Despite the seemingly supportive USDA report this week, corn prices have so far not reacted in much of a bullish manner. In fact, Wednesday’s settlement price for Dec-13 corn is within $.02 of the closing price the day before the USDA report on Monday Aug. 12th.

So why are prices so far not showing much reaction? First of all, let’s examine production. Although the latest USDA estimate was below expectations, it is still a record crop. In fact, it is just over 650 mil. bu. larger than the record crop in 2009.

Next, let’s take a look at US ending stocks. While below expectations, they are still up just over 1.10 billion bu. from last year and are the highest in eight years.

Finally, let’s factor in global supplies. World endings stocks for the 2013/14 marketing year are forecast to swell to 150 million metric tons, up 27 mmt. from last year and the highest level in 13 years.

With this report out of the way and now fully digested by the market, we must address the following two questions. Will this year’s crop ultimately be bigger or smaller than the latest USDA estimate? What can we expect in terms of price movement heading into this year’s harvest?

In answering the first question, look at historical USDA production data. In the past 20 years in the August report, the USDA raised corn production eight times, while lowering it 12 times. In those 12 years, that production was cut in August (like this year), the final production figure was down from the September estimate five times, up six times, while unchanged one year. That said, historically it argues that production could go either way.

At this point, I’m still prepared to argue that final corn production will increase from the Aug-2013 USDA estimate. On a national basis, crop conditions remain above their historical average, this despite conditions in Iowa (largest producing state) has the 2nd lowest corn ratings in the past decade.
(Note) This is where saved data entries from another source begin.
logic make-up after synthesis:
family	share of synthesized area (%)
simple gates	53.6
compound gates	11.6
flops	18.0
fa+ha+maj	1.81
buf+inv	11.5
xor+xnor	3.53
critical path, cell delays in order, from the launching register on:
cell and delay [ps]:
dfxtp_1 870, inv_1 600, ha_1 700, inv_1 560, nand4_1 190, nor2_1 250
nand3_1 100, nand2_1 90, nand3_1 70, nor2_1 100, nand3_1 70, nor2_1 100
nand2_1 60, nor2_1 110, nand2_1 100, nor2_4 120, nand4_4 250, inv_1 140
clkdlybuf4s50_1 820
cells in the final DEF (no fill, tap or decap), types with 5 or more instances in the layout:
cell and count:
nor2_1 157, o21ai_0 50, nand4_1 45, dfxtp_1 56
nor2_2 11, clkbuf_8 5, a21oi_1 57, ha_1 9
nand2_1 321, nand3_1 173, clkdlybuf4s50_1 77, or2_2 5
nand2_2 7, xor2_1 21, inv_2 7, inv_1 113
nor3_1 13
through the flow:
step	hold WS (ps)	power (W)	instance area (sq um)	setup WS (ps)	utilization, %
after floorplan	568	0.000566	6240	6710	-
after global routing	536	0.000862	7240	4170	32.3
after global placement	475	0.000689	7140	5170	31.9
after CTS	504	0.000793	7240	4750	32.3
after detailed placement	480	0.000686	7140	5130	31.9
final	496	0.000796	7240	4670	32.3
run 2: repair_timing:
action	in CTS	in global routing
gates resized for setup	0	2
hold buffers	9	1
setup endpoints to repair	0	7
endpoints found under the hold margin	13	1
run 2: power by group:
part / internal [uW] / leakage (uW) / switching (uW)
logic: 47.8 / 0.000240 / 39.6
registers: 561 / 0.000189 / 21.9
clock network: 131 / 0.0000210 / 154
`config.mk`:
```
export PLATFORM = sky130hd
export DESIGN_NAME = sid_filter_seq
export DESIGN_NICKNAME = d
export VERILOG_FILES = /design/src/rtl/sid_filter_seq.sv
export SDC_FILE = /design/constraint.sdc
export NUM_CORES = 1
export LEC_CHECK = 0
export CORE_UTILIZATION = 55
export DETAILED_ROUTE_END_ITERATION = 10
export PLACE_DENSITY = 0.87
export SETUP_SLACK_MARGIN = 0.15
export SLEW_MARGIN = 15
export SYNTH_ARGS = -nofsm -noshare
export SYNTH_HDL_FRONTEND = slang
export SYNTH_SLANG_ARGS = --single-unit
```
`constraint.sdc`:
```
create_clock -name clk -period 6.4 [get_ports clk]
set_input_delay 1.92 -clock clk [delete_from_list [all_inputs] [get_ports clk]]
set_output_delay 1.92 -clock clk [all_outputs]
set_load 0.02 [all_outputs]
```
`config.mk`:
```
export PLATFORM = sky130hd
export DESIGN_NAME = zscale_ahb_arbiter
export DESIGN_NICKNAME = d
export VERILOG_FILES = /design/src/rtl/zscale_ahb_arbiter.sv
export SDC_FILE = /design/constraint.sdc
export NUM_CORES = 1
export LEC_CHECK = 0
export BUFFER_PORTS_ARGS = -buffer_cell sky130_fd_sc_hd__buf_2
export CELL_PAD_IN_SITES_DETAIL_PLACEMENT = 1
export CELL_PAD_IN_SITES_GLOBAL_PLACEMENT = 1
export CORE_MARGIN = 5
export CORE_UTILIZATION = 31
export DETAILED_ROUTE_END_ITERATION = 10
export HOLD_SLACK_MARGIN = 0.12
export PLACE_DENSITY = 0.79
export SYNTH_ARGS = -nofsm -noshare
export SYNTH_HDL_FRONTEND = slang
export SYNTH_SLANG_ARGS = --single-unit
```
`constraint.sdc`:
```
create_clock -name clock -period 2 [get_ports clock]
set_clock_uncertainty 0.1 [all_clocks]
set_input_delay 0 -clock clock [delete_from_list [all_inputs] [get_ports clock]]
set_output_delay 0 -clock clock [all_outputs]
set_load 0.01 [all_outputs]
```
`src/rtl/zscale_ahb_arbiter.sv`:
```
// Two-master AHB-Lite arbiter: buffers one address phase per Zscale master (imem/dmem),
// replays the winner on a single slave port and steers the data phase back to its owner.
module zscale_ahb_arbiter #(
  parameter int unsigned XLen          = 32,
  parameter bit          DMEM_PRIORITY = 1'b1
) (
  input  logic            clock,
  input  logic            reset,
  input  logic [1:0]      io_imem_htrans,
  input  logic [XLen-1:0] io_imem_haddr,
  input  logic            io_imem_hwrite,
  input  logic [2:0]      io_imem_hsize,
  input  logic [2:0]      io_imem_hburst,
  input  logic [3:0]      io_imem_hprot,
  input  logic            io_imem_hmastlock,
  input  logic [XLen-1:0] io_imem_hwdata,
  output logic [XLen-1:0] io_imem_hrdata,
  output logic            io_imem_hready,
  output logic            io_imem_hresp,
  input  logic [1:0]      io_dmem_htrans,
  input  logic [XLen-1:0] io_dmem_haddr,
  input  logic            io_dmem_hwrite,
  input  logic [2:0]      io_dmem_hsize,
  input  logic [2:0]      io_dmem_hburst,
  input  logic [3:0]      io_dmem_hprot,
  input  logic            io_dmem_hmastlock,
  input  logic [XLen-1:0] io_dmem_hwdata,
  output logic [XLen-1:0] io_dmem_hrdata,
  output logic            io_dmem_hready,
  output logic            io_dmem_hresp,
  output logic [1:0]      io_slv_htrans,
  output logic [XLen-1:0] io_slv_haddr,
  output logic            io_slv_hwrite,
  output logic [2:0]      io_slv_hsize,
  output logic [2:0]      io_slv_hburst,
  output logic [3:0]      io_slv_hprot,
  output logic            io_slv_hmastlock,
  output logic [XLen-1:0] io_slv_hwdata,
  input  logic [XLen-1:0] io_slv_hrdata,
  input  logic            io_slv_hready,
  input  logic            io_slv_hresp
);

  typedef enum logic [1:0] {SEL_NONE = 2'd0, SEL_I = 2'd1, SEL_D = 2'd2} sel_e;

  typedef struct packed {
    logic [XLen-1:0] addr;
    logic            write;
    logic [2:0]      size;
    logic [3:0]      prot;
    logic            lock;
  } req_t;

  logic i_pend_q, i_pend_d, d_pend_q, d_pend_d;
  req_t i_req_q, i_req_d, d_req_q, d_req_d;
  sel_e owner_q, owner_d, hold_q, hold_d, rr_last_q, rr_last_d;
  sel_e arb, addr_sel;
  logic imem_rdy, dmem_rdy, i_cap, d_cap;

  logic unused_ok;
  assign unused_ok = ^{io_imem_hburst, io_dmem_hburst, io_imem_htrans[0], io_dmem_htrans[0]};

  always_ff @(posedge clock) begin
    if (reset) begin
      i_pend_q  <= 1'b0;
      d_pend_q  <= 1'b0;
      i_req_q   <= '0;
      d_req_q   <= '0;
      owner_q   <= SEL_NONE;
      hold_q    <= SEL_NONE;
      rr_last_q <= SEL_I;
    end else begin
      i_pend_q  <= i_pend_d;
      d_pend_q  <= d_pend_d;
      i_req_q   <= i_req_d;
      d_req_q   <= d_req_d;
      owner_q   <= owner_d;
      hold_q    <= hold_d;
      rr_last_q <= rr_last_d;
    end
  end

  // A NONSEQ already shown during a slave wait state stays on the bus until accepted,
  // even if a higher-priority request is buffered meanwhile.
  always_comb begin
    arb = SEL_NONE;
    if (i_pend_q && d_pend_q)
      arb = (DMEM_PRIORITY || rr_last_q == SEL_I) ? SEL_D : SEL_I;
    else if (d_pend_q)
      arb = SEL_D;
    else if (i_pend_q)
      arb = SEL_I;
    addr_sel = (hold_q != SEL_NONE) ? hold_q : arb;
  end

  always_comb begin
    i_cap     = !i_pend_q && imem_rdy && io_imem_htrans[1];
    d_cap     = !d_pend_q && dmem_rdy && io_dmem_htrans[1];
    i_pend_d  = i_pend_q;
    d_pend_d  = d_pend_q;
    i_req_d   = i_req_q;
    d_req_d   = d_req_q;
    owner_d   = owner_q;
    rr_last_d = rr_last_q;
    hold_d    = SEL_NONE;
    if (io_slv_hready) begin
      owner_d = addr_sel;
      if (addr_sel != SEL_NONE) rr_last_d = addr_sel;
      if (addr_sel == SEL_I) i_pend_d = 1'b0;
      if (addr_sel == SEL_D) d_pend_d = 1'b0;
    end else begin
      hold_d = addr_sel;
    end
    if (i_cap) begin
      i_pend_d = 1'b1;
      i_req_d  = '{addr: io_imem_haddr, write: io_imem_hwrite, size: io_imem_hsize,
                   prot: io_imem_hprot, lock: io_imem_hmastlock};
    end
    if (d_cap) begin
      d_pend_d = 1'b1;
      d_req_d  = '{addr: io_dmem_haddr, write: io_dmem_hwrite, size: io_dmem_hsize,
                   prot: io_dmem_hprot, lock: io_dmem_hmastlock};
    end
  end

  always_comb begin
    io_slv_htrans    = 2'b00;
    io_slv_haddr     = '0;
    io_slv_hwrite    = 1'b0;
    io_slv_hsize     = '0;
    io_slv_hprot     = '0;
    io_slv_hmastlock = 1'b0;
    io_slv_hburst    = 3'b000;
    case (addr_sel)
      SEL_I: begin
        io_slv_htrans    = 2'b10;
        io_slv_haddr     = i_req_q.addr;
        io_slv_hwrite    = i_req_q.write;
        io_slv_hsize     = i_req_q.size;
        io_slv_hprot     = i_req_q.prot;
        io_slv_hmastlock = i_req_q.lock;
      end
      SEL_D: begin
        io_slv_htrans    = 2'b10;
        io_slv_haddr     = d_req_q.addr;
        io_slv_hwrite    = d_req_q.write;
        io_slv_hsize     = d_req_q.size;
        io_slv_hprot     = d_req_q.prot;
        io_slv_hmastlock = d_req_q.lock;
      end
      default: ;
    endcase

    io_slv_hwdata = '0;
    if (owner_q == SEL_I) io_slv_hwdata = io_imem_hwdata;
    if (owner_q == SEL_D) io_slv_hwdata = io_dmem_hwdata;

    imem_rdy       = i_pend_q ? 1'b0 : ((owner_q == SEL_I) ? io_slv_hready : 1'b1);
    dmem_rdy       = d_pend_q ? 1'b0 : ((owner_q == SEL_D) ? io_slv_hready : 1'b1);
    io_imem_hready = imem_rdy;
    io_dmem_hready = dmem_rdy;
    io_imem_hresp  = (owner_q == SEL_I) ? io_slv_hresp : 1'b0;
    io_dmem_hresp  = (owner_q == SEL_D) ? io_slv_hresp : 1'b0;
    io_imem_hrdata = io_slv_hrdata;
    io_dmem_hrdata = io_slv_hrdata;
  end

endmodule
```
==> metrics.yaml <==
placed_design:
  dpl.hpwl_um: 14300
  gp_congestion: 0.753
  dp_slack_ns: 0.200
  port-buffer-count: 229
sta:
  post-route-period-util_pct: 97.6
  period_needed_ns: 1.95
  hold_viol_final: 0
  finalSetupViolCount: 0
  rsz0062_at_grt: "true"
  drv_slew: 0
  hold_slack_ns: 0.204
  layout_setup_ws_ns: 0.0489
  clock.fmax_mhz: 513
logic_synthesis:
  yosysWarnings: 0
  ys_types: 24
  synth_cells: 599
  synth_area_per_cell_sq_um: 9.11
  ys_ff_latch: 88
  synthesis.area_sq_um: 5460
  ys_seq_area_share_pct: 32.3
min_path:
  hold_class: "in -> out"
  hp-start: "io_imem_hwdata[3]"
  holdPathStages: 3
grt:
  grt_max_degree: 53
  antenna_found_initial: 5
  grt.total_usage_pct: 20.5
  grt_overflow_total: 0
  first_global_vias: 5894
  grt_pass1_wl_um: 32800
floorplan:
  die_h_um: 143
  die_w_um: 143
  core-area_sq_um: 17300
  num_rows: 48
  dieArea_sq_um: 20400
  initial_core_util_pct: 31.5
  ios: 338
outcome:
  status: "completed"
worst_setup_path:
  crit_family: "flip-flops"
  r2r-end: "d_req_q[32]$_SDFFE_PP0P_"
  cp_max_fo: 26
  cp_slowest_cell: "dfxtp_4"
  cp_cell_sequence: "nor3b_4 -> nor2_4 -> ha_4 -> buf_12 -> a22oi_2 -> nor2_2 -> buf_2"
  required_ns: 1.90
  path_buf_inv: 2
  critPathKind: "reg -> out"
  endpoint: "io_slv_hsize[0]"
  cp_data_arrival_time_ns: 1.85
  max_stage_delay_ns: 0.38
  startpoint: "d_pend_q$_SDFFE_PP0P_"
  r2r-start: "owner_q[1]$_SDFFE_PP0P_"
  worstSetupPathDepth: 7
  endpoint_kind: "output port"
  ff2ff_path_depth: 4
  rrSetupSlack_ns: 0.22
  startpoint_type: "flop"
route:
  drt_iter0_drc: 159
  wl_per_cell_um: 20.2
  ant_nets: 0
  viasPerCell: 4.75
  drt_pass1_iterations: 4
  drc: 0
  wirelength_um: 22200
  vias: 5214
final_layout:
  final.fill_count: 2021
  nNetsFinal: 1058
  area_growth_pct: 47.3
  regArea_sq_um: 1770
  layout-drive-gt1-share_pct: 34.8
  multi_input_area_sq_um: 3010
clock_tree:
  clk_path_buf_depth: 2
  htree_levels: 3
  cts_buffers: 9
  tritoncts: "done"
  cts_sinks: 88
  clk_pin_slew_ns: 0.07
  cts_root_buf: "clkbuf_16"
  worstSkewPairLatency_ns: 0.34
power:
  p_per_area_nw_per_um2: 649
  irDropWorstVdd_v: 0.000467
  p_leak_nw: 3.58
flow_run:
  maxCapViolations: 0
==> cells in the final DEF (no fill, tap or decap) <==
cell type and n:
bufinv_16 1, and2_1 2, dlygate4sd3_1 119, dfxtp_1 85, inv_2 1, clkinv_2 1, diode_2 5, mux2i_1 82
dfxtp_4 1, nor2b_4 2, a21oi_4 1, a21boi_0 2, nand2b_1 124, clkinv_4 1, nor2_2 4, nor3_1 2
clkbuf_1 1, nor3b_4 3, buf_4 14, conb_1 4, buf_2 228, or2b_1 40, nor2_1 41, clkbuf_16 10
inv_1 3, nor3b_2 2, buf_12 10, a22o_1 32, ha_4 2, clkinvlp_4 2, nor2_4 1, a22oi_2 14
o21ba_2 2, dfxtp_2 2, a211oi_1 2, a22oi_1 27
==> Yosys cell counts (all sizes together) <==
library cell	count	area share [%]
nand2b	124	14
buf	88	13
dfxtp	88	32
mux2i	82	15
nor2	46	3.2
a22oi	41	5.6
or2b	40	5.5
clkbuf	33	2.3
a22o	32	5.1
nor3b	5	1.1
inv	4	0.28
a211oi	2	0.28
a21boi	2	0.28
and2	2	0.23
ha	2	0.46
nor2b	2	0.23
nor3	2	0.18
o21ba	2	0.37
a21oi	1	0.092
conb	1	0.069
==> layer usage <==
metal	track usage (%)	share of wire [%]	vias to the layer above
met5	0	0	-
met4	7.10	2.2	0
met3	4.59	5.6	35
met2	39.8	56	204
met1	21.5	37	2510
li1	-	-	2465
==> final cells by class <==
cell class / count / share of cell area, %
Clock inverter: 5 / 0.732
Multi-Input combinational cell: 389 / 37.4
Inverter: 4 / 0.187
Sequential cell: 88 / 22.0
Tap cell: 225 / 3.50
Clock buffer: 10 / 2.85
Antenna cell: 5 / 0.156
Timing Repair Buffer: 372 / 33.1
==> power breakdown <==
part           internal [mW]  switching, mW  leakage [nW]  total, mW
Combinational          0.778          0.774          2.72       1.55
Clock                  0.963          0.720         0.135       1.68
Sequential              1.89         0.0887         0.725       1.98
==> worst min-delay path by stage <==
stage                                     endpoint
final                             io_slv_hwdata[3]
after floorplan                  io_dmem_hrdata[0]
after global placement           io_dmem_hrdata[0]
after detailed placement         io_dmem_hrdata[0]
after CTS                        io_slv_hwdata[31]
after global routing      i_req_q[30]$_SDFFE_PP0P_
==> kinds of logic (layout without fill, tap and decap cells) <==
family | Yosys count | count (layout) | share of synthesized area, %
buf+inv | 125 | 391 | 15.8
flops | 88 | 88 | 32.3
compound gates | 80 | 80 | 11.8
simple gates | 221 | 221 | 24.6
fa+ha+maj | 2 | 2 | 0.459
mux | 82 | 82 | 15.0
other cells | 1 | 9 | 0.0687
==> state kept, by name, indices dropped and copies added (netlist names) <==
signal    flops
d_req_q      41
i_req_q      41
hold_q        2
owner_q       2
d_pend_q      1
i_pend_q      1
==> worst register-to-register path: cells and delay by family, from the launching register on <==
family	cells	cell delay, ns
flops	1	0.37
simple gates	2	0.48
buf+inv	1	0.56
mux	1	0.22
==> stage by stage <==
step	total power, mW	std cells	TNS [ns]	util, %	area, sq um
after global placement	3.18	954	0	36.7	6340
after CTS	5.16	1088	-0.00145	45.5	7870
after floorplan	2.84	602	0	-	5470
after detailed placement	3.21	954	0	36.7	6340
final	5.21	1098	0	46.5	8040
after global routing	5.46	1098	-0.497	46.5	8040
==> repair_timing <==
| action | CTS | global route |
|---|---|---|
| endpoints found under the hold margin | 152 | 0 |
| buffers inserted | 0 | 4 |
| gates resized for setup | 11 | 22 |
| endpoints found under the setup margin | 42 | 66 |
| gates cloned | 0 | 1 |
| hold buffers | 119 | 0 |
| pin swaps | 2 | 5 |
(Power assumes the default switching activity.)
$ cat config.mk
export PLATFORM = sky130hd
export DESIGN_NAME = booth_seq_mult
export DESIGN_NICKNAME = d
export VERILOG_FILES = /design/src/rtl/booth_seq_mult.sv
export SDC_FILE = /design/constraint.sdc
export NUM_CORES = 1
export LEC_CHECK = 0
export ABC_AREA = 1
export CORE_MARGIN = 3
export CORE_UTILIZATION = 55
export CTS_BUF_LIST = sky130_fd_sc_hd__clkbuf_8 sky130_fd_sc_hd__clkbuf_16
export CTS_CLUSTER_SIZE = 28
export DETAILED_ROUTE_END_ITERATION = 12
export HOLD_SLACK_MARGIN = 0.06
export PLACE_DENSITY = 0.86
export SETUP_SLACK_MARGIN = 0.15
export SYNTH_ARGS = -nofsm -noshare
export SYNTH_HDL_FRONTEND = slang
export SYNTH_SLANG_ARGS = --single-unit
$ cat constraint.sdc
create_clock -name clk -period 3.66 [get_ports clk]
set_clock_uncertainty 0.15 [all_clocks]
set_input_delay 0.732 -clock clk [delete_from_list [all_inputs] [get_ports clk]]
set_output_delay 0.732 -clock clk [all_outputs]
set_load 0.01 [all_outputs]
My crop condition model is forecasting an average yield of 157.7 bushels per acre, just above the current USDA estimate of 154.4 bpa.

Even if you drop harvested acres to 88 million due to preventative planting, you’d still produce a crop of 13.880 bil. bu., 117 million bushels above the USDA. Many still argue production will likely exceed 14 billion bushels, if we can avoid an early frost this fall.
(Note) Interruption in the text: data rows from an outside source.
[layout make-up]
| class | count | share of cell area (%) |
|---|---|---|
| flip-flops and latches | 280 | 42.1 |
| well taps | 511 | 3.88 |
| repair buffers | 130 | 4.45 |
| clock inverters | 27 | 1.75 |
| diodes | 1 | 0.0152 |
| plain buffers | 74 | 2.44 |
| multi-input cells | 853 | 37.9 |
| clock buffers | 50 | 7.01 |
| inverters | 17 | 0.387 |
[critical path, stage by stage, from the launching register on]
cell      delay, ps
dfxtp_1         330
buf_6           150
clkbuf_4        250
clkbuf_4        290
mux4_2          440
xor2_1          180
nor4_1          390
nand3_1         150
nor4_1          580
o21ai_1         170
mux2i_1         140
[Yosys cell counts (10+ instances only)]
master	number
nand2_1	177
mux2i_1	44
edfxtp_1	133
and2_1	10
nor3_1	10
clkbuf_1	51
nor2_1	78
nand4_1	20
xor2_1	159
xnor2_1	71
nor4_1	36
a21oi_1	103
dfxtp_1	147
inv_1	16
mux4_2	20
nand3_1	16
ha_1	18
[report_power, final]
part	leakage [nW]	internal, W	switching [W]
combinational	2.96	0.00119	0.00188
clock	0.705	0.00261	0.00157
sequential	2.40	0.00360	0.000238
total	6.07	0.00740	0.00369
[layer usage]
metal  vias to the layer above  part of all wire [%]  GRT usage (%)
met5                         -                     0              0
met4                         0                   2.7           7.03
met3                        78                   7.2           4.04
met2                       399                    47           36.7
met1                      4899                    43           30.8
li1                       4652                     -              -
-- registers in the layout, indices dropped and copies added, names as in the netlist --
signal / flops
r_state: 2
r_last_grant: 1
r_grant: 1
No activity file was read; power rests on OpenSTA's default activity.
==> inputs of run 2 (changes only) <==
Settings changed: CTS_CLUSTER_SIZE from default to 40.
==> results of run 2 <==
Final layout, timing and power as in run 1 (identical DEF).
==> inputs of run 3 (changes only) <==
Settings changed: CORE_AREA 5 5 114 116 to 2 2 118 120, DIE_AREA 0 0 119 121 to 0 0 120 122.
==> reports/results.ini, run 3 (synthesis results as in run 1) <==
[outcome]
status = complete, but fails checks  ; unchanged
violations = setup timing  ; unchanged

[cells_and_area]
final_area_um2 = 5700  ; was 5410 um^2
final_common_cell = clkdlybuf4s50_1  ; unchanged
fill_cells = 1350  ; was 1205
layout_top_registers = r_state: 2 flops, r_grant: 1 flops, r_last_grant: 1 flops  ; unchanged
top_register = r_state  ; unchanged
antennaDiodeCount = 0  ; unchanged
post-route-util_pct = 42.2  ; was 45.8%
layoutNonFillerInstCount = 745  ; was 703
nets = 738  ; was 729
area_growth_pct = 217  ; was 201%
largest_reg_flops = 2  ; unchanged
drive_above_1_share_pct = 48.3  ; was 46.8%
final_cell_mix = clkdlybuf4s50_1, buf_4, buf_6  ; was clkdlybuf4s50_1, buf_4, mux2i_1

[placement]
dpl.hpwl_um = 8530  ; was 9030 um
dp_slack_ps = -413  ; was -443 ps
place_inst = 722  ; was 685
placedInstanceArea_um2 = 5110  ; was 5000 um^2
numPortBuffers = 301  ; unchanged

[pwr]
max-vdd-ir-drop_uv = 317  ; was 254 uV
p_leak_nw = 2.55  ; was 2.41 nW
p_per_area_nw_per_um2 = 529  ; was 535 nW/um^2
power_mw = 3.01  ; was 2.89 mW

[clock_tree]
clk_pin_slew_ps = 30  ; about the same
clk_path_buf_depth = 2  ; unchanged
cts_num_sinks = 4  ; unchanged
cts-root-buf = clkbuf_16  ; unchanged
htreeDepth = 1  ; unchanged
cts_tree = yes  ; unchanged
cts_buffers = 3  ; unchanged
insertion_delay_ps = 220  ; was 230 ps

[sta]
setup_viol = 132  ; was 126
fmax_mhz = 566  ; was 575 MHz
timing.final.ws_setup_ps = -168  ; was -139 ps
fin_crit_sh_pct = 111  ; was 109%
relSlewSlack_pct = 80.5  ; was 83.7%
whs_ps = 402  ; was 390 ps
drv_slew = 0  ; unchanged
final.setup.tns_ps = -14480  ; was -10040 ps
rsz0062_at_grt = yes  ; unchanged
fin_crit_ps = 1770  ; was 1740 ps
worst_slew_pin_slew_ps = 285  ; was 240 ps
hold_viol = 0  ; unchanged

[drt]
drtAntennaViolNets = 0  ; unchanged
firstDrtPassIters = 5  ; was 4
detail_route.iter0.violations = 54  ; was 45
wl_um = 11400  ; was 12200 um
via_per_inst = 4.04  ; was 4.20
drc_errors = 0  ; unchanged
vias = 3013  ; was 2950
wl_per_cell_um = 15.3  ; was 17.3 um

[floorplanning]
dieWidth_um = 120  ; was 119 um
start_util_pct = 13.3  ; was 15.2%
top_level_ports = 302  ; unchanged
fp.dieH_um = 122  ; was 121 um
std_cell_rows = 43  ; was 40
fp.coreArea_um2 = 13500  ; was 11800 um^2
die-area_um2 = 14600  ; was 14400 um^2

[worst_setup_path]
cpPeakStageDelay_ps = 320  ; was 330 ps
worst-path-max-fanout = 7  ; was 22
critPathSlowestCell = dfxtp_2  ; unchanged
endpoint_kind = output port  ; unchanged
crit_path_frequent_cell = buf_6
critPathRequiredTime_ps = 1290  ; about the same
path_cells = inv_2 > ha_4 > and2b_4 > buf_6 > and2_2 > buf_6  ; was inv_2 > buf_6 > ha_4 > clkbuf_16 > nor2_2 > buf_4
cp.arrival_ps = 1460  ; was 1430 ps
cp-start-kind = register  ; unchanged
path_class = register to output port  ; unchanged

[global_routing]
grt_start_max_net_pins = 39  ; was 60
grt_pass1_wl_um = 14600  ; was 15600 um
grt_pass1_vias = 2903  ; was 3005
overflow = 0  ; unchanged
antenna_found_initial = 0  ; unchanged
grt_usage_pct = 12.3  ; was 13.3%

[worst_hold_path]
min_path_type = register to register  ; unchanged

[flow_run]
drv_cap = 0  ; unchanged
### src/rtl/uart_pkg.sv
// Shared types and constants for the memory-mapped UART transmitter.
//
// Contents:
//   tx_state_t         - transmitter FSM states (IDLE, START, DATA, STOP)
//   STAT_BUSY/FULL/OVF - bit positions inside the status word
//   DEFAULT_*_ADDR     - default MMIO addresses for the TX data and status registers
package uart_pkg;

    typedef enum logic [1:0] {
        IDLE  = 2'd0,
        START = 2'd1,
        DATA  = 2'd2,
        STOP  = 2'd3
    } tx_state_t;

    localparam int STAT_BUSY = 0;
    localparam int STAT_FULL = 1;
    localparam int STAT_OVF  = 2;

    localparam logic [15:0] DEFAULT_TX_ADDR   = 16'hFF02;
    localparam logic [15:0] DEFAULT_STAT_ADDR = 16'hFF03;

endpackage

### src/rtl/sync_fifo.sv
// Single-clock first-word-fall-through FIFO.
//
// The head entry is always visible on dout, so a consumer can read and pop it
// on the same edge. Intended to be shared by the UART TX and a future UART RX.
//
// Parameters:
//   WIDTH - bits per entry
//   DEPTH - number of entries, power of 2 and at least 2
//
// Ports:
//   clock - system clock
//   reset - synchronous, active-low reset (empties the FIFO)
//   push  - write din this edge; ignored when full unless pop is also taken
//   pop   - drop the head entry this edge; ignored when empty
//   din   - data to write
//   dout  - head entry (undefined when empty)
//   full  - count == DEPTH
//   empty - count == 0
//   count - number of stored entries
module sync_fifo #(
    parameter int WIDTH = 8,
    parameter int DEPTH = 8
) (
    input  logic                     clock,
    input  logic                     reset,
    input  logic                     push,
    input  logic                     pop,
    input  logic [WIDTH-1:0]         din,
    output logic [WIDTH-1:0]         dout,
    output logic                     full,
    output logic                     empty,
    output logic [$clog2(DEPTH):0]   count
);

    localparam int AW = $clog2(DEPTH);

    logic [WIDTH-1:0] mem_q [DEPTH];
    logic [AW-1:0]    wrPtr_q, wrPtr_d;
    logic [AW-1:0]    rdPtr_q, rdPtr_d;
    logic [AW:0]      count_q, count_d;

    logic popEn;
    logic pushEn;

    // A pop only happens when something is stored. A push into a full FIFO is
    // still accepted when the head leaves on the same edge, because that frees
    // the slot the write pointer is about to reuse.
    assign popEn  = pop && !empty;
    assign pushEn = push && (!full || popEn);

    assign full  = (count_q == (AW+1)'(DEPTH));
    assign empty = (count_q == '0);
    assign count = count_q;
    assign dout  = mem_q[rdPtr_q];

    // Pointer and occupancy next-state. DEPTH is a power of 2, so the pointers
    // wrap modulo DEPTH simply by overflowing their AW bits.
    always_comb begin
        wrPtr_d = wrPtr_q;
        rdPtr_d = rdPtr_q;
        count_d = count_q;
        if (pushEn) begin
            wrPtr_d = wrPtr_q + AW'(1);
        end
        if (popEn) begin
            rdPtr_d = rdPtr_q + AW'(1);
        end
        case ({pushEn, popEn})
            2'b10:   count_d = count_q + (AW+1)'(1);
            2'b01:   count_d = count_q - (AW+1)'(1);
            default: count_d = count_q;
        endcase
    end

    // Control registers; reset empties the FIFO without touching storage.
    always_ff @(posedge clock) begin
        if (!reset) begin
            wrPtr_q <= '0;
            rdPtr_q <= '0;
            count_q <= '0;
        end else begin
            wrPtr_q <= wrPtr_d;
            rdPtr_q <= rdPtr_d;
            count_q <= count_d;
        end
    end

    // Storage array; contents are only meaningful between the pointers, so it
    // needs no reset.
    always_ff @(posedge clock) begin
        if (pushEn) begin
            mem_q[wrPtr_q] <= din;
        end
    end

endmodule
Where can we expect prices to go as we head into this year’s harvest? History strongly suggests prices are still headed lower. The average pullback from the summer high in December corn dating back to 1980 is 24.5%. From this year’s high that would suggest a fall low just above $4.30. The average selloff just the past five years is 32%, suggesting a low near $3.90. Given what we know at the moment, I would expect this year’s harvest low to fall somewhere between the $3.90 - $4.30 level.

Helping keep prices depressed will be the continued competition that US corn finds in global trade. Just five years ago, US corn accounted for 63% of the global trade. Given last year’s drought reduced crop, US corn exports accounted for only 19% of the global trade.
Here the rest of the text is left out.